Coping with the death of a pet is probably one of the most challenging parts of pet ownership. Veterinarians, friends, and family members all play a role in helping a bereaved pet owner grieve and memorialize their fallen animal companion.
Service lies at the heart of building client loyalties for your veterinary practice. Do your job well, give the best care you can to your patients, and your clients will be grateful for your support. Promotional products can call attention to your practice, and a few tokens to show your appreciation can help strengthen relationships with clients and their pets.
With luck, you and your client would enjoy a fruitful long-term professional relationship, ensuring the health of their beloved animal companions in the process. However, life does not last forever. Whether through accident, disease, or old age, time will come that a pet would reach the end of their lives.
Even the best that modern veterinary science can offer cannot always delay the inevitable. And sometimes, putting an animal friend down is better than prolonged suffering.
The death of a pet can be a traumatic time for families, and for many, the grief of a lost pet heaves as heavily as the loss of a person, if not more so. A veterinary professional is in a position to guide the grieving pet owner and their loved ones through the grieving process and can suggest ways to express grieving in healthy ways.
Facing Loss
How the animal perished leaves a mark on the grief that a pet owner experiences. Given the short lifespan of many animal companions compared to humans, it is often inevitable that an animal dies of old age. A pet owner may feel a pang of heaving guilt, however, at the loss of their animal companion if they have reason to believe that the pet was taken before their time.
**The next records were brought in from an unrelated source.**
`config.mk`:
```
export PLATFORM = sky130hd
export DESIGN_NAME = axi_uart_flat
export DESIGN_NICKNAME = d
export VERILOG_FILES = /design/src/axi_pkg.sv /design/src/axi_lite_if.sv /design/src/axi_uart.sv /design/src/flat_wrapper.sv
export VERILOG_INCLUDE_DIRS = /design/src
export SDC_FILE = /design/constraint.sdc
export NUM_CORES = 1
export LEC_CHECK = 0
export BUFFER_PORTS_ARGS = -buffer_cell sky130_fd_sc_hd__buf_2
export CAP_MARGIN = 10
export CORE_MARGIN = 5
export CORE_UTILIZATION = 21
export CTS_BUF_LIST = sky130_fd_sc_hd__clkbuf_8
export DETAILED_ROUTE_END_ITERATION = 12
export HOLD_SLACK_MARGIN = 0.12
export PLACE_DENSITY = 0.79
export RECOVER_POWER = 100
export SYNTH_ARGS = -nofsm -noshare
export SYNTH_HDL_FRONTEND = slang
export SYNTH_SLANG_ARGS = --single-unit
```
`constraint.sdc`:
```
create_clock -name clk -period 1.2 [get_ports clk]
set_clock_uncertainty 0.15 [all_clocks]
set_input_delay 0.12 -clock clk [delete_from_list [all_inputs] [get_ports clk]]
set_output_delay 0.12 -clock clk [all_outputs]
set_load 0.03 [all_outputs]
```
`src/soc_settings.svh`:
```
`ifndef SOC_SETTINGS_SVH
`define SOC_SETTINGS_SVH

// bus widths
`define SOC_ADDR_W 32
`define SOC_DATA_W 32

// sram depth in words, index wraps
`define SOC_SRAM_WORDS 256

// uart transmit register
`define SOC_UART_ADDR 32'ha000_03f8

// clint timer registers
`define SOC_MTIME_ADDR 32'ha000_0048
`define SOC_MTIMECMP_ADDR 32'ha000_0050

`endif

```
`src/axi_pkg.sv`:
```
`include "soc_settings.svh"

package axi_pkg;

    localparam int axi_strb_w = `SOC_DATA_W / 8;

    typedef enum logic [1:0] {
        RESP_OKAY   = 2'b00,
        RESP_SLVERR = 2'b10
    } axi_resp_t;

    // crossbar routing target
    typedef enum logic [1:0] {
        SEL_SRAM,
        SEL_UART,
        SEL_CLINT
    } slave_sel_t;

    // byte lanes with strobe set take the new data
    function automatic logic [`SOC_DATA_W-1:0] strb_merge(
        input logic [`SOC_DATA_W-1:0] old_word,
        input logic [`SOC_DATA_W-1:0] new_word,
        input logic [axi_strb_w-1:0] strb
    );
        logic [`SOC_DATA_W-1:0] merged;
        merged = old_word;
        for (int i = 0; i < axi_strb_w; i++) begin
            if (strb[i]) begin
                merged[i*8 +: 8] = new_word[i*8 +: 8];
            end
        end
        return merged;
    endfunction

endpackage

```
`src/axi_lite_if.sv`:
```
`include "soc_settings.svh"

interface axi_lite_if;
    import axi_pkg::*;

    // read address
    logic [`SOC_ADDR_W-1:0] araddr;
    logic arvalid;
    logic arready;
    // read data
    logic [`SOC_DATA_W-1:0] rdata;
    axi_resp_t rresp;
    logic rvalid;
    logic rready;
    // write address
    logic [`SOC_ADDR_W-1:0] awaddr;
    logic awvalid;
    logic awready;
    // write data
    logic [`SOC_DATA_W-1:0] wdata;
    logic [axi_strb_w-1:0] wstrb;
    logic wvalid;
    logic wready;
    // write response
    axi_resp_t bresp;
    logic bvalid;
    logic bready;

    modport master (
        output araddr, arvalid, rready, awaddr, awvalid, wdata, wstrb, wvalid, bready,
        input arready, rdata, rresp, rvalid, awready, wready, bresp, bvalid
    );

    modport slave (
        input araddr, arvalid, rready, awaddr, awvalid, wdata, wstrb, wvalid, bready,
        output arready, rdata, rresp, rvalid, awready, wready, bresp, bvalid
    );

endinterface

```
`src/axi_uart.sv`:
```
module axi_uart (
    input logic clk,
    input logic rst_n,
    axi_lite_if.slave s,
    output logic [7:0] tx_byte,
    output logic tx_valid
);
    import axi_pkg::*;

    logic ar_hs;
    logic aw_hs;

    assign ar_hs = s.arvalid && s.arready;
    assign aw_hs = s.awvalid && s.awready;

    assign s.awready = s.awvalid && s.wvalid && !s.bvalid;
    assign s.wready = s.awready;
    // receive side is always empty
    assign s.rdata = '0;
    assign s.rresp = RESP_OKAY;
    assign s.bresp = RESP_OKAY;

    always_ff @(posedge clk) begin
        if (!rst_n) begin
            s.arready <= 1'b0;
            s.rvalid  <= 1'b0;
            s.bvalid  <= 1'b0;
            tx_valid  <= 1'b0;
        end else begin
            s.arready <= !(ar_hs || (s.rvalid && !s.rready));
            if (ar_hs) begin
                s.rvalid <= 1'b1;
            end else if (s.rready) begin
                s.rvalid <= 1'b0;
            end
            if (aw_hs) begin
                s.bvalid <= 1'b1;
            end else if (s.bready) begin
                s.bvalid <= 1'b0;
            end
            // one pulse per accepted byte, same edge as bvalid
            tx_valid <= aw_hs && s.wstrb[0];
        end
    end

    always_ff @(posedge clk) begin
        if (aw_hs && s.wstrb[0]) begin
            tx_byte <= s.wdata[7:0];
        end
    end

endmodule

```
`src/flat_wrapper.sv`:
```
// flat-port wrapper written by rule: the top's interface ports become plain ports
module axi_uart_flat import axi_pkg::*;
  (clk, rst_n, tx_byte, tx_valid, s_araddr, s_arvalid, s_rready, s_awaddr, s_awvalid, s_wdata, s_wstrb, s_wvalid, s_bready, s_arready, s_rdata, s_rresp, s_rvalid, s_awready, s_wready, s_bresp, s_bvalid);
  axi_lite_if s_i ();
  input logic clk;
  input logic rst_n;
  output logic [7:0] tx_byte;
  output logic tx_valid;
  input wire logic [$bits(s_i.araddr)-1:0] s_araddr;
  input wire logic [$bits(s_i.arvalid)-1:0] s_arvalid;
  input wire logic [$bits(s_i.rready)-1:0] s_rready;
  input wire logic [$bits(s_i.awaddr)-1:0] s_awaddr;
  input wire logic [$bits(s_i.awvalid)-1:0] s_awvalid;
  input wire logic [$bits(s_i.wdata)-1:0] s_wdata;
  input wire logic [$bits(s_i.wstrb)-1:0] s_wstrb;
  input wire logic [$bits(s_i.wvalid)-1:0] s_wvalid;
  input wire logic [$bits(s_i.bready)-1:0] s_bready;
  output wire logic [$bits(s_i.arready)-1:0] s_arready;
  output wire logic [$bits(s_i.rdata)-1:0] s_rdata;
  output wire logic [$bits(s_i.rresp)-1:0] s_rresp;
  output wire logic [$bits(s_i.rvalid)-1:0] s_rvalid;
  output wire logic [$bits(s_i.awready)-1:0] s_awready;
  output wire logic [$bits(s_i.wready)-1:0] s_wready;
  output wire logic [$bits(s_i.bresp)-1:0] s_bresp;
  output wire logic [$bits(s_i.bvalid)-1:0] s_bvalid;
  assign s_i.araddr = s_araddr;
  assign s_i.arvalid = s_arvalid;
  assign s_i.rready = s_rready;
  assign s_i.awaddr = s_awaddr;
  assign s_i.awvalid = s_awvalid;
  assign s_i.wdata = s_wdata;
  assign s_i.wstrb = s_wstrb;
  assign s_i.wvalid = s_wvalid;
  assign s_i.bready = s_bready;
  assign s_arready = s_i.arready;
  assign s_rdata = s_i.rdata;
  assign s_rresp = s_i.rresp;
  assign s_rvalid = s_i.rvalid;
  assign s_awready = s_i.awready;
  assign s_wready = s_i.wready;
  assign s_bresp = s_i.bresp;
  assign s_bvalid = s_i.bvalid;
  axi_uart u_core (.clk(clk), .rst_n(rst_n), .s(s_i), .tx_byte(tx_byte), .tx_valid(tx_valid));
endmodule
```
# == Word level (Yosys, flattened, before mapping) ==
# Cells that the tools add are included.
# totals
register_bits,12
in_bits,107
output_inout_bits,50
elab_cells,21
# op_classes
muxes,4
reduce_logical,12
# ops
op,count
1-bit logical AND,6
1-bit 2-to-1 mux,4
2-bit nonzero test,2
1-bit logical NOT,3
1-bit logical OR,1

# == Longest topological paths before layout ==
# logic_depth
word_depth,4
ltp_mapped,3
ltp_nobuf,2

# == Worst setup path after synthesis ==
# Ideal clock, no wire load.
# synth_timing
path_type,reg2out
start,register u_core.s.bvalid
end,output port s_wready
t_arrival_ns,1.173
required_time_ns,0.930
path_slack_ns,-0.243
stages_incl_launch_ff,3
path_buffers,1
path_cell_list,dfxtp_1 -> nor2_1 -> buf_4
# synth_via
elab_chain_len,2
# synth_rtl
element,line_no,source
start: declaration,axi_lite_if.sv:36,"output arready, rdata, rresp, rvalid, awready, wready, bresp, bvalid"
start signal: assignment,axi_uart.sv:27,s.bvalid <= 1'b0;
start signal: assignment,axi_uart.sv:37,s.bvalid <= 1'b1;
start signal: assignment,axi_uart.sv:39,s.bvalid <= 1'b0;
1-bit logical NOT,axi_uart.sv:16,assign s.awready = s.awvalid && s.wvalid && !s.bvalid;
1-bit logical AND,axi_uart.sv:16,
end: declaration,flat_wrapper.sv:23,output wire logic [$bits(s_i.wready)-1:0] s_wready;
# Every way passes these cells.

# == Final worst setup path ==
# Ends and elaborated chain as after synthesis.

==> results_dict.tcl <==
set metrics [dict create \
    clk_latency_ns 0.24 \
    path_buf_inv 2 \
    drive_gt1_share_pct 34.58 \
    slowest_stage "dfxtp_4" \
    fmax_ghz 0.8283 \
    diodes 0 \
    hold_class "input port to flop" \
    switching_share_pct 31.17 \
    clockPowerShare_pct 36.0 \
    timing.final.max_slew_violations 0 \
    io_buffers 29 \
    syn_inst 61 \
    crit_start "u_core.s.bvalid$_SDFFE_PN0P_" \
    synth_edf_count 8 \
    routedWlPerCell_um 9.974 \
    power_switching_mw 0.3727 \
    hp-start "s_wstrb[0]" \
    die_h_um 66.30 \
    dominantRegCellSynth "edfxtp_1" \
    r2r-start "u_core.s.bvalid$_SDFFE_PN0P_" \
    yosysTopAreaCellShare_pct 41.73 \
    vias 451 \
    postSynth.asyncResetShare_pct 0 \
    synthTopCellsByCount "buf_4, edfxtp_1, dfxtp_1, nand2_1" \
    drt-initial-drc-count 27 \
    wl_mm 1.506 \
    top_layer_used "met3" \
    clock-sinks 12 \
    arrival_ns 0.94 \
    required_ns 0.93 \
    root_buffer "clkbuf_8" \
    grt_first_pass_wirelength_mm 1.876 \
    dr_wl_met2_um 776 \
    cts_tree "built" \
    drt-vias-per-instance 2.987 \
    wl_met3_um 277 \
    criticalPathCategory "flop to output pin" \
    numCtsBuffers 3 \
    post-route-period-util_pct 100.6 \
    cp-start-kind "flop" \
    clk_pin_slew_ns 0.05 \
    cp_cell_sequence "buf_6 > nor2_4 > buf_6" \
    grt_pass1_vias 432 \
    h-tree-depth 1 \
    p_leak_nw 0.4661 \
    irDropWorstVdd_mv 0.2891 \
    syn_area_per_cell_um2 10.91 \
    groute.usage.overall_pct 5.915 \
    dpl.hpwl_mm 1.123 \
    power_frac_seq_pct 38.7 \
    ys_seq_area_share_pct 48.12 \
    syn_to_final_growth_pct 42.67 \
    hold_violations 0 \
    slowest_delay_ns 0.34 \
    comb_power_share_pct 25.3 \
    synth_area_leader_cell "buf_4" \
    rows 20 \
    fp.dieW_um 66.30 \
    hold_ws_ns 0.2307 \
    dp_cells 133 \
    cp_common_cell "buf_6" \
    p_per_area_mw_per_mm2 1259 \
    grt_antenna_before_repair 0 \
    nets 215 \
    start_util_pct 21.80 \
    setup_slack_ns -0.007365 \
    overflow 0 \
    finalNonFillerCells 151 \
    globalplace.congestion 0.6387 \
    path_delay_family "flip-flops" \
    synth_most_common_cell "buf_4" \
    max_cap_viol_count 0 \
    synth-seq-cells 12 \
    netlist_area_um2 665.6 \
    synthTopCellsByArea "buf_4, edfxtp_1, dfxtp_1" \
    p_total_mw 1.196 \
    core_mm2 0.003053 \
    drt_pass1_iterations 2 \
    p_int_mw 0.8229 \
    design.die.area_mm2 0.004396 \
    yosys_warnings 0 \
    violations "setup timing" \
    clk_path_buf_depth 2 \
    finalCriticalPeriod_ns 1.207 \
    ant_nets 0 \
    drc 0 \
    ys_types 14 \
    ioPinCount 157 \
    finalSetupViolCount 2 \
    grt_start_max_net_pins 10 \
    rsz0062_at_grt "yes" \
    crit_path_max_fanout 3 \
    status "finished with violations" \
    end_kind "output pin" \
    wl_met1_um 452 \
]
==> area by class of cell <==
type                            instances  area [um^2]
Fill cell                             309         2103
Sequential cell                        12        324.1
Timing Repair Buffer                   44        305.3
Multi-Input combinational cell         46        206.4
Clock buffer                            4        55.05
Tap cell                               44        55.05
Inverter                                1        3.754
==> registers in the layout, summed over array words and instances, names as in the netlist <==
| register | flops |
|---|---|
| u_core.tx_valid | 1 |
| u_core.s.rvalid | 1 |
| u_core.s.bvalid | 1 |
| u_core.tx_byte | 8 |
| u_core.s.arready | 1 |
==> what timing repair did <==
item | in CTS | in global routing
hold endpoints to repair | 12 | 0
gates resized for setup | 7 | 0
pin swaps | 1 | 0
endpoints found under the setup margin | 10 | 10
hold buffers | 13 | 0
cloned | 0 | 0
buffers inserted | 0 | 1
==> cells in the final DEF, fill, tap and decap left out, types with 2 or more instances in the layout <==
master	netlist	layout
clkbuf_2	0	12
clkbuf_8	0	4
dfxtp_1	4	3
buf_6	0	3
conb_1	1	36
buf_2	0	14
nand2_1	2	2
edfxtp_1	8	8
dlygate4sd3_1	0	13
==> kinds of logic (layout without fill, tap and decap cells) <==
kind of cell | Yosys count | after routing | share of synthesized area, %
DFF | 12 | 12 | 48.12
other | 1 | 36 | 0.5634
buffers and inverters | 38 | 49 | 42.29
AOI/OAI and AO/OA | 2 | 2 | 1.879
and+or+nand+nor | 8 | 8 | 7.145
==> final timing paths <==
kind,endpoint,slack (ns),depth (start not counted)
setup / recovery,s_wready,-0.007,3
hold / removal,u_core.tx_byte[5]$_DFFE_PP_,0.23,2
setup reg to reg,u_core.tx_byte[1]$_DFFE_PP_,0,1
hold reg to reg,u_core.s.rvalid$_SDFFE_PN0P_,0.33,2
==> routing by layer <==
layer	track usage, %	vias up
li1	-	215
met2	11.28	45
met4	4.569	0
met1	4.801	191
met5	0	-
met3	2.041	0
==> through the flow <==
| stage | cell area (um^2) | util (%) | setup slack [ns] | TNS, ns |
|---|---|---|---|---|
| after CTS | 943.4 | 30.90 | -0.01259 | -0.02997 |
| after global placement | 734.5 | 24.06 | 0.005126 | 0 |
| after floorplan | 804.5 | - | -0.01621 | -0.1297 |
| final | 949.7 | 31.11 | -0.007365 | -0.01392 |
| after detailed placement | 734.5 | 24.06 | -0.005734 | -0.04379 |
| after global routing | 949.7 | 31.11 | -0.04250 | -0.2157 |
==> power by group through the flow <==
stage	combinational [mW]	sequential [mW]	clock, mW
2_1_floorplan	0.263	0.503	0
3_3_place_gp	0.250	0.470	0
3_5_place_dp	0.252	0.470	0
4_1_cts	0.296	0.462	0.445
5_1_grt	0.318	0.464	0.464
6_report	0.302	0.463	0.430
Power figures use the tool's default switching activity.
They may, for instance, believe that their neglect or ignorance caused their pet’s demise.
Putting a pet to sleep once diagnosed with an incurable terminal condition is perhaps one of the heartbreaking moments a pet owner could face. The decision to euthanize an animal companion is often one that haunts a pet owner, who may be wracked by guilt by it.
Grieving pet owners need to be reassured that regardless of their decisions, their pets would have loved and cherished them and that they shouldn’t blame themselves.
For children, losing a pet may be even more heartbreaking because it represents their first experience of loss. Parents should take this opportunity to comfort their children and explain the matter in the most honest way they could in a way they would understand.
Expressing Grief
To help your clients grieve and move on healthily, you can recommend means for them to express their grief healthily and, as needed, recommend support groups for them to find solace through rapport with others who experienced the same loss.
Some might find comfort in holding memorial services for their animal companions, funeral services to say goodbye to their beloved animals. Others might also find reminiscing their pet and cherishing keepsakes. You may recommend having mementos of the beloved animal made and preserved forever.
Finally, you may be approached by the loved ones of clients deeply affected by the loss of the animal companion. Whenever the opportunity presents itself, you should give them appropriate advice to help their loved one cope with the loss. Tell them not to devalue the sorrow their family member is experiencing and to be there for them when needed. Much like with human loss, people grieving at the loss of a pet should be allowed to let the grief take its course and to express their sorrow in a way they feel appropriate.